WORDS
Peter Howarth
CHPT3 wants to encourage people to use their bikes by providing them with a choice of clothing to suit their lifestyles. The brand was started in 2015 by champion cyclist David Millar, a man who has won four stages of the Tour de France and was British national time trial champion and British national road champion. But despite his sporting pedigree, Millar is no cycling elitist, and is as passionate about riding his fold-up Brompton as any lightweight road racing bike. So, while CHPT3 does produce high-tech performance wear, the real innovation lies in applying the learnings from this to designs like Henleys and “Allroad” shorts that work both on- and off-bike.
Perhaps the item that is hardest to assimilate into a daily wardrobe is the cycling shoe. And this is where Millar’s co-founder, James Carnes, comes in. For 26 years, Carnes worked for Adidas, where he was, among other things, a footwear designer and creative director of all sports products. At CHPT3, he is now launching a hybrid cycling trainer that can clip into cycle cleats, but also be worn all day, comfortably, around town.
‘There have been hybrid shoes before,’ says Millar. ‘But they were designed with the bike in mind, and missed the fact that when you’re out and about, you’ll spend more time off the bike than on it. They had it the wrong way round. These shoes were not something you’d enjoy wearing unless you were cycling.’ In short, they were pretty good for clip-in riding, but not great for walking. Carnes describes how these shoes induce what he calls ‘the penguin walk’. To solve the problem, Millar sent him a bunch of his own cycling shoes – professional ones, amateur ones, with cleats, and hybrids. Carnes pulled them apart in his kitchen and back garden by soaking them in boiling water (who knew?) and studied how they were made. What he found with the hybrids surprised him.
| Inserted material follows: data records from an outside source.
==> design/flow/config.mk <==
export PLATFORM = sky130hd
export DESIGN_NAME = Counter
export DESIGN_NICKNAME = Counter
export VERILOG_FILES = /design/flow/design.v
export SDC_FILE = /design/flow/constraint.sdc
export NUM_CORES = 4
export LEC_CHECK = 1
export CORE_AREA = 10 10 70 70
export DIE_AREA = 0 0 80 80
==> design/flow/design.v <==
module Counter (
    input clk,
    input rst,
    output [3:0] count
);
reg [3:0] count_reg = 4'b0000;
assign count = count_reg;
always @(posedge clk or posedge rst) begin
    if (rst) begin
        count_reg <= 4'b0000;
    end else begin
        count_reg <= count_reg + 1;
    end
end
endmodule
==> design/flow/constraint.sdc <==
current_design Counter

set clk_period 1.1
set clk_io_pct 0.2

create_clock -name clk0 -period $clk_period [get_ports {clk}]

set non_clock_inputs [all_inputs -no_clocks]
set_input_delay [expr $clk_period * $clk_io_pct] -clock clk0 $non_clock_inputs
set_output_delay [expr $clk_period * $clk_io_pct] -clock clk0 [all_outputs]
==> design/flow/run.sh <==
#!/bin/bash
# OpenROAD 26Q1-2900-gdf79404cd8, Yosys 0.63+post, stock flow scripts
make -C /OpenROAD-flow-scripts/flow DESIGN_CONFIG=/design/flow/config.mk WORK_HOME=/design/flow/orfs finish
==> run_results.csv <==
group,metric,value,unit
status,status,"finished clean",
placement,postPlaceCellArea,265,um^2
clock_tree,cts_root_buf,"clkbuf_4",
final_timing,min_period,1060,ps
run,warnings,25,
yosys,ff_type,"dfrtp_1",
routing,drtIter0Drc,6,
worst_setup_path,crit_family,"flip-flops",
global_routing,grt_pass1_wl,641,um
global_routing,antenna_found_initial,0,
power,peakVddDrop,149,uV
final_timing,fin_ws,43.4,ps
worst_setup_path,worstPathMaxFanout,2,
cells_and_area,fillers,403,
cells_and_area,area_growth,116,%
global_routing,grt_overflow_total,0,
worst_setup_path,crit_slowest_cell,"dfrtp_1",
placement,numPortBuffers,5,
clock_tree,insertion_delay,230,ps
routing,antenna_cells,0,
yosys,synthArstFlopShare,100,%
worst_setup_path,crit_start,"count_reg[2]$_DFF_PP0_",
yosys,numSynthFlops,4,
final_timing,rsz0062_at_grt,"no",
die,chip_area,6400,um^2
worst_hold_path,hp-class,"primary input to asynchronous set/reset pin",
power,power-per-cell-area,1090,nW/um^2
yosys,top_cells_by_count,"dfrtp_1, inv_1",
yosys,ys_seq_share,70.2,%
yosys,yosysWarnings,1,
routing,drtAntennaViolNets,0,
die,rows,21,
yosys,ys_cells,10,
routing,vias,119,
clock_tree,cts_tree,"built",
worst_setup_path,cp.required,880,ps
die,die.size.x,80,um
final_timing,finalSetupViolations,0,
cells_and_area,design_area,308,um^2
yosys,top_cells_by_area,"dfrtp_1, ha_1, xnor2_1",
worst_setup_path,r2r_slack,120,ps
worst_setup_path,r2r-end,"count_reg[2]$_DFF_PP0_",
die,coreArea,3420,um^2
yosys,yosysTopAreaCell,"dfrtp_1",
final_timing,finalHoldViolCount,0,
cells_and_area,drive_gt1_share,34.8,%
final_timing,skew,2.01,ps
yosys,top_cell,"dfrtp_1",
power,finalPower,0.334,mW
clock_tree,clk_pin_slew,40,ps
yosys,edf_count,0,
die,ioPinCount,6,
yosys,netlist_area,143,um^2
worst_setup_path,max_stage_delay,370,ps
routing,drc_errors,0,
final_timing,worstMarginPinSlew,144,ps
routing,vias_per_cell,1.72,
die,die_h,80,um
yosys,synth_cells,10,
worst_setup_path,cp.arrival,840,ps
worst_setup_path,crit_end,"count[2]",
yosys,top_area_share,70.2,%
die,fp_util,4.18,%
global_routing,grt_max_degree,5,
clock_tree,cts.sinks,4,
placement,gp_congestion,0.654,
clock_tree,clk_path_buf_depth,2,
worst_setup_path,end_kind,"output pin",
clock_tree,numCtsBuffers,3,
global_routing,gr-usage-all-layers,1.46,%
global_routing,grt_pass1_vias,142,
cells_and_area,largest_reg_flops,4,
worst_setup_path,start_kind,"register",
routing,wl_per_cell,6.10,um
final_timing,hold_ws,171,ps
worst_setup_path,reg2reg_from,"count_reg[0]$_DFF_PP0_",
routing,firstDrtPassIters,2,
worst_setup_path,reg2reg_depth,3,
placement,dp_worst_setup_slack,-13.4,ps
final_timing,period_used_share,96.1,%
yosys,ys_area,143,um^2
final_timing,tns,0,ps
clock_tree,htreeDepth,1,
clock_tree,hold_buffers,0,
routing,drt-total-wl,421,um
worst_setup_path,path_buffers,1,
worst_setup_path,cp_cell_sequence,"dlygate4sd2_1",
run,cap_violations,0,
final_timing,max_slew_margin,90.4,%
final_timing,fmax,0.946,GHz
yosys,synth_area_per_cell,14.3,um^2
power,cellLeakagePower,0.156,nW
worst_setup_path,worstSetupPathDepth,1,
final_timing,slew_violations,0,
yosys,synth_cell_types,6,
worst_setup_path,path_class,"register to output pin",
-- layer usage --
metal  wire, um  vias up  track usage [%]
li1           -       57                -
met1        175       54             1.34
met2        108        8             1.04
met3        137        0             2.95
met4          0        0            0.704
met5          0        -                0
-- report_power, final --
| group | internal, mW | switching [mW] | total, mW |
|---|---|---|---|
| registers | 0.148 | 0 | 0.148 |
| clock network | 0.122 | 0.0583 | 0.180 |
| logic | 0.00333 | 0.00294 | 0.00627 |
| total | 0.273 | 0.0612 | 0.334 |
-- placed cells by master (no fill, tap or decap) --
cell type / instances
clkdlybuf4s15_1: 2
ha_1: 1
clkdlybuf4s50_1: 1
buf_4: 5
xor2_1: 1
inv_1: 2
xnor2_1: 1
dlygate4sd2_1: 2
dfrtp_1: 4
clkbuf_4: 3
nand3_1: 1
-- through the flow --
stage / instances / util [%]
after global routing: 69 / 9.01
after CTS: 68 / 8.79
after global placement: 63 / 7.77
after floorplan: 10 / -
after detailed placement: 63 / 7.77
final: 69 / 9.01
-- cell type report --
class | count | area (um^2) | area share (%)
inverters | 2 | 7.51 | 2.44
flip-flops and latches | 4 | 100 | 32.5
clock buffers | 3 | 22.5 | 7.32
well taps | 46 | 57.6 | 18.7
repair buffers | 10 | 85.1 | 27.6
multi-input cells | 4 | 35.0 | 11.4
-- repair_timing --
item | CTS | global route
resized | 6 | 0
buffers inserted | 2 | 1
endpoints found under the setup margin | 4 | 1
-- how the worst min path moves through the flow --
stage	cells past startpoint	slack, ps	endpoint	startpoint
CTS	2	160	count_reg[1]$_DFF_PP0_	rst
finish	2	170	count_reg[3]$_DFF_PP0_	rst
global route	2	190	count_reg[1]$_DFF_PP0_	rst
-- cells by family (layout without fill, tap and decap cells) --
family | count (synthesis) | after routing | share of synthesized area, %
buf+inv | 2 | 15 | 5.27
xor+xnor | 2 | 2 | 12.3
flops | 4 | 4 | 70.2
fa+ha+maj | 1 | 1 | 8.77
simple gates | 1 | 1 | 3.51
Power figures rest on the tool's default switching activity, not on a simulated workload.
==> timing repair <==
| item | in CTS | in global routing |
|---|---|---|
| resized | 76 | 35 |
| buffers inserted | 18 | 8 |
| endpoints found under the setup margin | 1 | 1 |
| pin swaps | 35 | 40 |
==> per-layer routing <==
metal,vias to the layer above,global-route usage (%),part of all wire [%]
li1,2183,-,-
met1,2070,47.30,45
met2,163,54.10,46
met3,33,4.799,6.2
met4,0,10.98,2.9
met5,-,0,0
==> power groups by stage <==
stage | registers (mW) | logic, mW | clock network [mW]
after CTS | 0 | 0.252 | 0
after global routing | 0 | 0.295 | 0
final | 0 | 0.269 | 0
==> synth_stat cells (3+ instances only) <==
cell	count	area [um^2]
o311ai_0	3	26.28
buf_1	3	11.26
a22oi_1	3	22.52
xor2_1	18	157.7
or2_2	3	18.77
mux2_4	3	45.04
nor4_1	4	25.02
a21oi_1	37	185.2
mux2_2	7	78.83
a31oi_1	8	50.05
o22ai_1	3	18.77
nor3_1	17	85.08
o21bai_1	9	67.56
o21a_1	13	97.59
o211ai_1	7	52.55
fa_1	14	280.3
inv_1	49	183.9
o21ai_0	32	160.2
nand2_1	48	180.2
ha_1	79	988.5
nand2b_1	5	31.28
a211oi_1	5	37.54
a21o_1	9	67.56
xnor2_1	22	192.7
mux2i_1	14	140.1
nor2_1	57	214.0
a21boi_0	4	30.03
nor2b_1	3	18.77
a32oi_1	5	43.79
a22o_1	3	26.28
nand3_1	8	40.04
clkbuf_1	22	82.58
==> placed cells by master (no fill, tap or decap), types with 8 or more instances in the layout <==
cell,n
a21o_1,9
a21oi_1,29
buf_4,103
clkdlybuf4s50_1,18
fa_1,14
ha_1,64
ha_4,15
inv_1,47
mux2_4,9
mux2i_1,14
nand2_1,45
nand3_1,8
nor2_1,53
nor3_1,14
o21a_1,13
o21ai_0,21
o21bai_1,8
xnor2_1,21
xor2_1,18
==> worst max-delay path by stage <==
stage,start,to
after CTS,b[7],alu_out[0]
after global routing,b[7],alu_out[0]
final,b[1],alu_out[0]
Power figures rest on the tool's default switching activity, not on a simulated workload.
File: design/flow/run.sh
#!/bin/bash
# OpenROAD 26Q1-2900-gdf79404cd8, Yosys 0.63+post, stock flow scripts
make -C /OpenROAD-flow-scripts/flow DESIGN_CONFIG=/design/flow/config.mk WORK_HOME=/design/flow/orfs finish
File: design/flow/config.mk
export PLATFORM = sky130hd
export DESIGN_NAME = FIFO
export DESIGN_NICKNAME = FIFO
export VERILOG_FILES = /design/flow/design.v
export SDC_FILE = /design/flow/constraint.sdc
export NUM_CORES = 4
export LEC_CHECK = 1
export CORE_UTILIZATION = 50
File: design/flow/constraint.sdc
current_design FIFO

set clk_period 3.5
set clk_io_pct 0.2

create_clock -name clk0 -period $clk_period [get_ports {clk}]

set non_clock_inputs [all_inputs -no_clocks]
set_input_delay [expr $clk_period * $clk_io_pct] -clock clk0 $non_clock_inputs
set_output_delay [expr $clk_period * $clk_io_pct] -clock clk0 [all_outputs]
File: design/flow/design.v
`timescale 1ns / 1ps
module FIFO (  
  input clk,
  input rst_n,
  input wr_en,           
  input rd_en,           
  input [7:0]wdata,      
  output [7:0]rdata,     
  output empty,          
  output full            
);
  reg [7:0] rdata_reg = 8'd0;
  assign rdata = rdata_reg;
  reg  [7:0] data [7:0];      
  reg  [3:0] wr_ptr = 4'd0;   
  reg  [3:0] rd_ptr = 4'd0;   
  wire [2:0] wr_addr;         
  wire [2:0] rd_addr;         
assign wr_addr = wr_ptr[2:0];
assign rd_addr = rd_ptr[2:0];
always@(posedge clk or negedge rst_n)begin  
  if(!rst_n)
    wr_ptr <= 4'd0;
  else if(wr_en && !full)begin
    data[wr_addr]  <= wdata;
    wr_ptr <= wr_ptr + 4'd1;
  end
end
always@(posedge clk or negedge rst_n)begin  
  if(!rst_n)
    rd_ptr <= 'd0;
  else if(rd_en && !empty)begin
    rdata_reg  <= data[rd_addr];
    rd_ptr <= rd_ptr + 4'd1;
  end
end
assign empty = (wr_ptr == rd_ptr);  
assign full  = (wr_ptr == {~rd_ptr[3],rd_ptr[2:0]});  
endmodule
==> flow_summary.json <==
{
  "path_class": "reg -> out",
  "endpoint_kind": "output pin",
  "ctsResizeCount": 0,
  "logic_family": "AND-OR/OR-AND gates",
  "p_leak_nw": 1.28,
  "slew_headroom_pct": 47.8,
  "synthXorXnorAreaFrac_pct": 2.45,
  "syn2layout_area_growth_pct": 14.8,
  "avgRoutedWirePerCell_um": 22.5,
  "crit_arrival_ps": 2100,
  "grt_max_degree": 18,
  "flop_area_mm2": 0.00236,
  "fp_util_pct": 53.1,
  "cts_tree": "done",
  "worstPathMaxFanout": 5,
  "fillers": 431,
  "mi_logic_area_um2": 795,
  "place_hpwl_um": 4470,
  "routabilityCongestion": 0.833,
  "antenna_found_initial": 0,
  "antennaDiodeCount": 0,
  "grt_pass1_vias": 1854,
  "rsz0062_at_grt": "no",
  "drt_iter0_markers": 128,
  "netlist_area_mm2": 0.00322,
  "worst_hold_slack_ps": 529,
  "cts_max_path_buffers": 2,
  "worstMarginPinSlew_ps": 780,
  "antenna_left": 0,
  "mux_share_pct": 3.50,
  "powerDensity_mw_per_mm2": 806,
  "final_util_pct": 61.0,
  "clk_pin_slew_worst_paths_ps": 80,
  "numCtsBuffers": 9,
  "largest_reg_flops": 64,
  "simple_gate_share_pct": 3.96,
  "drc": 0,
  "finalHoldViolCount": 0,
  "ys.flops": 80,
  "cts_sinks": 80,
  "synth-cells-yosys": 183,
  "routed_wl_um": 6450,
  "drive_gt1_share_pct": 13.7,
  "pin_count": 22,
  "required_ps": 2800,
  "htreeDepth": 3,
  "grt_pass1_wl_um": 9940,
  "min_path_type": "reg -> reg",
  "overflow": 0,
  "ir_drop_mv": 0.524,
  "postCtsSetupBuffers": 0,
  "die_w_um": 82.2,
  "vias": 1762,
  "synthAoiAreaFrac_pct": 10.1,
  "finalSetupTns_ps": 0,
  "status": "finished, final reports clean",
  "clock.fmax_mhz": 358,
  "setup_violations": 0,
  "syn_inst": 183,
  "fin_skew_ps": 7.67,
  "insertion_delay_ps": 350,
  "fin_crit_ps": 2800,
  "ys_warn_count": 2,
  "track_usage_pct": 23.5,
  "placedCellCount": 270,
  "maxCapViolCount": 0,
  "port_buffers": 21,
  "period_used_pct": 79.9,
  "ys_seq_share_pct": 73.4,
  "synth.cellmix.adderShare_pct": 4.66,
  "start_kind": "flop",
  "avgSynthCellArea_um2": 17.6,
  "ys_chip_area_mm2": 0.00322,
  "instances_no_fill": 286,
  "via_per_inst": 6.16,
  "cts_hold_buf": 0,
  "cts-root-buf": "clkbuf_8",
  "ys_types": 26,
  "drtPass1Iterations": 4,
  "tool_warnings": 33,
  "maxSlewViolCount": 0,
  "core_mm2": 0.00606,
  "die_y_um": 82.2,
  "die_area_mm2": 0.00676,
  "rows": 28
}
-- cell families after synthesis --
family                     Yosys count
and+or+nand+nor                     20
adders and majority gates           12
xor gates and xnor gates             9
buffers and inverters               16
AOI/OAI and AO/OA                   36
DFF                                 80
muxes                               10
-- placed cells by master (no fill, tap or decap), types with 3 or more instances in the layout --
cell type / n
a221oi_1: 16
a222oi_1: 8
and2_1: 3
and3_1: 6
clkbuf_8: 9
clkdlybuf4s50_1: 21
dfrtp_1: 8
edfxtp_1: 72
ha_1: 12
inv_1: 6
mux2_1: 4
mux2_2: 6
o21ai_0: 10
xnor2_1: 3
xor2_1: 6
-- report_power, final --
| part | switching [mW] | internal, mW | leakage [nW] |
|---|---|---|---|
| clock | 0.354 | 0.344 | 0.100 |
| sequential | 0.113 | 1.22 | 0.749 |
| combinational | 0.536 | 0.416 | 0.428 |
-- layout make-up --
| cell class | instances | area share [%] |
|---|---|---|
| flip-flops and latches | 80 | 63.9 |
| inverters | 7 | 0.711 |
| multi-input cells | 87 | 21.5 |
| clock inverters | 7 | 2.30 |
| well taps | 75 | 2.54 |
| repair buffers | 21 | 5.69 |
| clock buffers | 9 | 3.35 |
-- through the flow --
| step | power [mW] | instance area, µm² | worst slack (ps) |
|---|---|---|---|
| global route | 3.15 | 3700 | 595 |
| finish | 2.98 | 3700 | 704 |
| CTS | 3.00 | 3700 | 679 |
| floorplan | 1.98 | 3220 | 1450 |
| global placement | 2.28 | 3490 | 862 |
| detailed placement | 2.30 | 3490 | 790 |
-- critical path: stages, from the launching register on --
cell and delay [ps]:
dfrtp_1 460, xor2_1 250, or2_2 350, nor3_1 200, clkdlybuf4s50_1 500
-- cell usage after synthesis, drive strengths merged --
library cell / instances / area [µm²]
edfxtp: 72 / 2160
a221oi: 16 / 140
ha: 12 / 150
mux2: 10 / 113
o21ai: 10 / 50.1
a222oi: 8 / 80.1
dfrtp: 8 / 200
inv: 7 / 26.3
and3: 6 / 37.5
clkbuf: 6 / 22.5
xor2: 6 / 52.6
and2: 3 / 18.8
buf: 3 / 13.8
nor4: 3 / 31.3
xnor2: 3 / 26.3
nand2: 2 / 7.51
nor2: 2 / 10.0
nor3: 2 / 10.0
o41ai: 2 / 55.1
nand2b: 1 / 6.26
or2: 1 / 6.26
-- final timing paths --
path | startpoint | endpoint | slack, ps | depth (start not counted)
min in group asynchronous | rst_n | rd_ptr[0] | 640 | 1
worst min-delay path | rd_ptr[3] | rd_ptr[3] | 530 | 1
worst max-delay path | wr_ptr[0] | empty | 700 | 4
worst max register to register | rd_ptr[2] | rdata_reg[2] | 1020 | 5
max in group asynchronous | rst_n | wr_ptr[1] | 2560 | 1
worst min register to register | rd_ptr[3] | rd_ptr[3] | 530 | 1
-- routing by layer --
layer	share of wire [%]	vias up	global-route usage (%)
met5	0.78	-	10.0
met4	1.5	2	3.33
met3	11	11	11.4
met2	46	102	33.4
met1	41	858	36.4
li1	-	789	-
Power figures rest on the tool's default switching activity, not on a simulated workload.
$ cat flow/design.v
module debouncer(
    input clk,
    input pbin,
    output reg pbout
);
    reg [19:0] cnt = 0;
    reg sync = 0;
    always @(posedge clk) begin
        sync <= pbin;
        if (sync != pbout) begin
            cnt <= cnt + 1;
            if (cnt == 20'hFFFFF) begin
                pbout <= sync;
                cnt <= 0;
            end
        end else begin
            cnt <= 0;
        end
    end
endmodule
`timescale 1ns / 1ps
module fsm(input clk, input rst, input [15:0] switches, output reg [15:0] counter);
    reg state = 0;
    always @(posedge clk) begin
        if (rst) begin
            state   <= 0;
            counter <= 16'b0;
        end else begin
            if (state == 0) begin
                counter <= 16'b0;
                if (switches != 16'b0) begin
                    counter <= switches;
                    state   <= 1;
                end
            end else begin
                if (counter > 0)
                    counter <= counter - 1;
                else
                    state <= 0;
            end
        end
    end
endmodule
`timescale 1ns / 1ps
module hex(input clk, input rst, input [15:0] counter, output reg [3:0] an, output reg [6:0] seg, output reg dp);
    reg [15:0] refresh;
    always @(posedge clk) begin
        if (rst) refresh <= 16'b0;
        else     refresh <= refresh + 1;
    end
    wire [1:0] sel = refresh[15:14];
    reg [3:0] digit;
    always @(*) begin
        an = 4'b1111;
        case(sel)
            2'b00: an = 4'b1110;
            2'b01: an = 4'b1101;
            2'b10: an = 4'b1011;
            2'b11: an = 4'b0111;
        endcase
    end
    always @(*) begin
        case(sel)
            2'b00: digit = counter[3:0];
            2'b01: digit = counter[7:4];
            2'b10: digit = counter[11:8];
            2'b11: digit = counter[15:12];
        endcase
    end
    always @(*) begin
        dp = 1'b1;
        case(digit)
            4'h0: seg = 7'b0000001;
            4'h1: seg = 7'b1001111;
            4'h2: seg = 7'b0010010;
            4'h3: seg = 7'b0000110;
            4'h4: seg = 7'b1001100;
            4'h5: seg = 7'b0100100;
            4'h6: seg = 7'b0100000;
            4'h7: seg = 7'b0001111;
            4'h8: seg = 7'b0000000;
            4'h9: seg = 7'b0000100;
            4'hA: seg = 7'b0001000;
            4'hB: seg = 7'b1100000;
            4'hC: seg = 7'b0110001;
            4'hD: seg = 7'b1000010;
            4'hE: seg = 7'b0110000;
            4'hF: seg = 7'b0111000;
            default: seg = 7'b1111111;
        endcase
    end
endmodule
`timescale 1ns / 1ps
module top(input clk, input btnC, input  [15:0] switches, output [3:0] an, output [6:0] seg, output dp);
    wire rst;
    debouncer deb0(.clk(clk), .pbin(btnC), .pbout(rst));
    wire [31:0] writeData = 32'b0;
    wire writeEnable = 1'b0;
    wire readEnable = 1'b0;
    wire [29:0] memAddress = 30'b0;
    wire [31:0] readData_sw;
    wire [15:0] leds_unused;
    switches sw(.clk(clk), .rst(rst), .writeData(writeData), .writeEnable(writeEnable), .readEnable(readEnable), .memAddress(memAddress), .readData(readData_sw), .leds(leds_unused));
    wire [31:0] readData_led;
    leds led(.clk(clk), .rst(rst), .btns(16'b0), .writeData(writeData), .writeEnable(writeEnable), .readEnable(readEnable), .memAddress(memAddress), .switches(switches), .readData(readData_led));
    wire [15:0] counter;
    fsm fsm0(.clk(clk), .rst(rst), .switches(switches), .counter(counter));
    hex hex0(.clk(clk), .rst(rst), .counter(counter), .an(an), .seg(seg), .dp(dp));
endmodule
`timescale 1ns / 1ps
module leds(
    input clk, rst,
    input [15:0] btns,
    input [31:0] writeData,
    input writeEnable,
    input readEnable,
    input [29:0] memAddress,
    input [15:0] switches,
    output reg [31:0] readData
);
    always @(posedge clk) begin
        if (rst) readData <= 0;
        else     readData <= {16'b0, switches};
    end
endmodule
module switches(
    input clk,
    input rst,
    input [31:0] writeData,
    input writeEnable,
    input readEnable,
    input [29:0] memAddress,
    output reg [31:0] readData = 0,  
    output reg [15:0] leds
);
    always @(posedge clk) begin
        if (rst) begin
            leds <= 0;
            readData <= 0;
        end else begin
            readData <= {16'b0, leds};
        end
    end
endmodule
$ cat flow/run.sh
#!/bin/bash
# OpenROAD 26Q1-2900-gdf79404cd8, Yosys 0.63+post, stock flow scripts
make -C /OpenROAD-flow-scripts/flow DESIGN_CONFIG=/design/flow/config.mk WORK_HOME=/design/flow/orfs finish
$ cat flow/config.mk
export PLATFORM = sky130hd
export DESIGN_NAME = top
export DESIGN_NICKNAME = top
export VERILOG_FILES = /design/flow/design.v
export SDC_FILE = /design/flow/constraint.sdc
export NUM_CORES = 4
export LEC_CHECK = 1
export CORE_UTILIZATION = 40
$ cat flow/constraint.sdc
current_design top

set clk_period 5.7
set clk_io_pct 0.2

create_clock -name clk0 -period $clk_period [get_ports {clk}]

set non_clock_inputs [all_inputs -no_clocks]
set_input_delay [expr $clk_period * $clk_io_pct] -clock clk0 $non_clock_inputs
set_output_delay [expr $clk_period * $clk_io_pct] -clock clk0 [all_outputs]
‘I was shocked,’ says Carnes. ‘I was expecting two or three different constructions, something I hadn’t seen before. But what you have is a full-length nylon cycling plate with clip-in capacity, and they’d put in a rubber sole around it. The shoe was very stiff; a normal cycling shoe with other materials around it. It doesn’t work. It’s basic biomechanics; when you put your foot down there’s no flexibility. Nylon is a material that’s good for a cycling shoe but not good for walking.’
Working with a German innovation laboratory, Carnes came up with a new design, using his experience of the material and tech used in football boots: a smaller footplate, thinner so it flexes ‘so there’s higher energy return, higher rebound; you get the stiffness you need but the comfort, too’.
It has the height and cushion element of an athletic shoe – ‘When you step on the heel it’s soft as you roll through it. It’s a little stiffer than a running shoe, but you can fully walk around all day,’ – and your cleats will not touch the ground. Carnes sees the Traffic shoe, as it is called, as the footwear equivalent of an SUV: ‘You can click into four-wheel drive if you want to, but you may not use it for its intended purpose; if you buy the shoe and never use it with the SPD [clip-in tech], it’s still fantastic.’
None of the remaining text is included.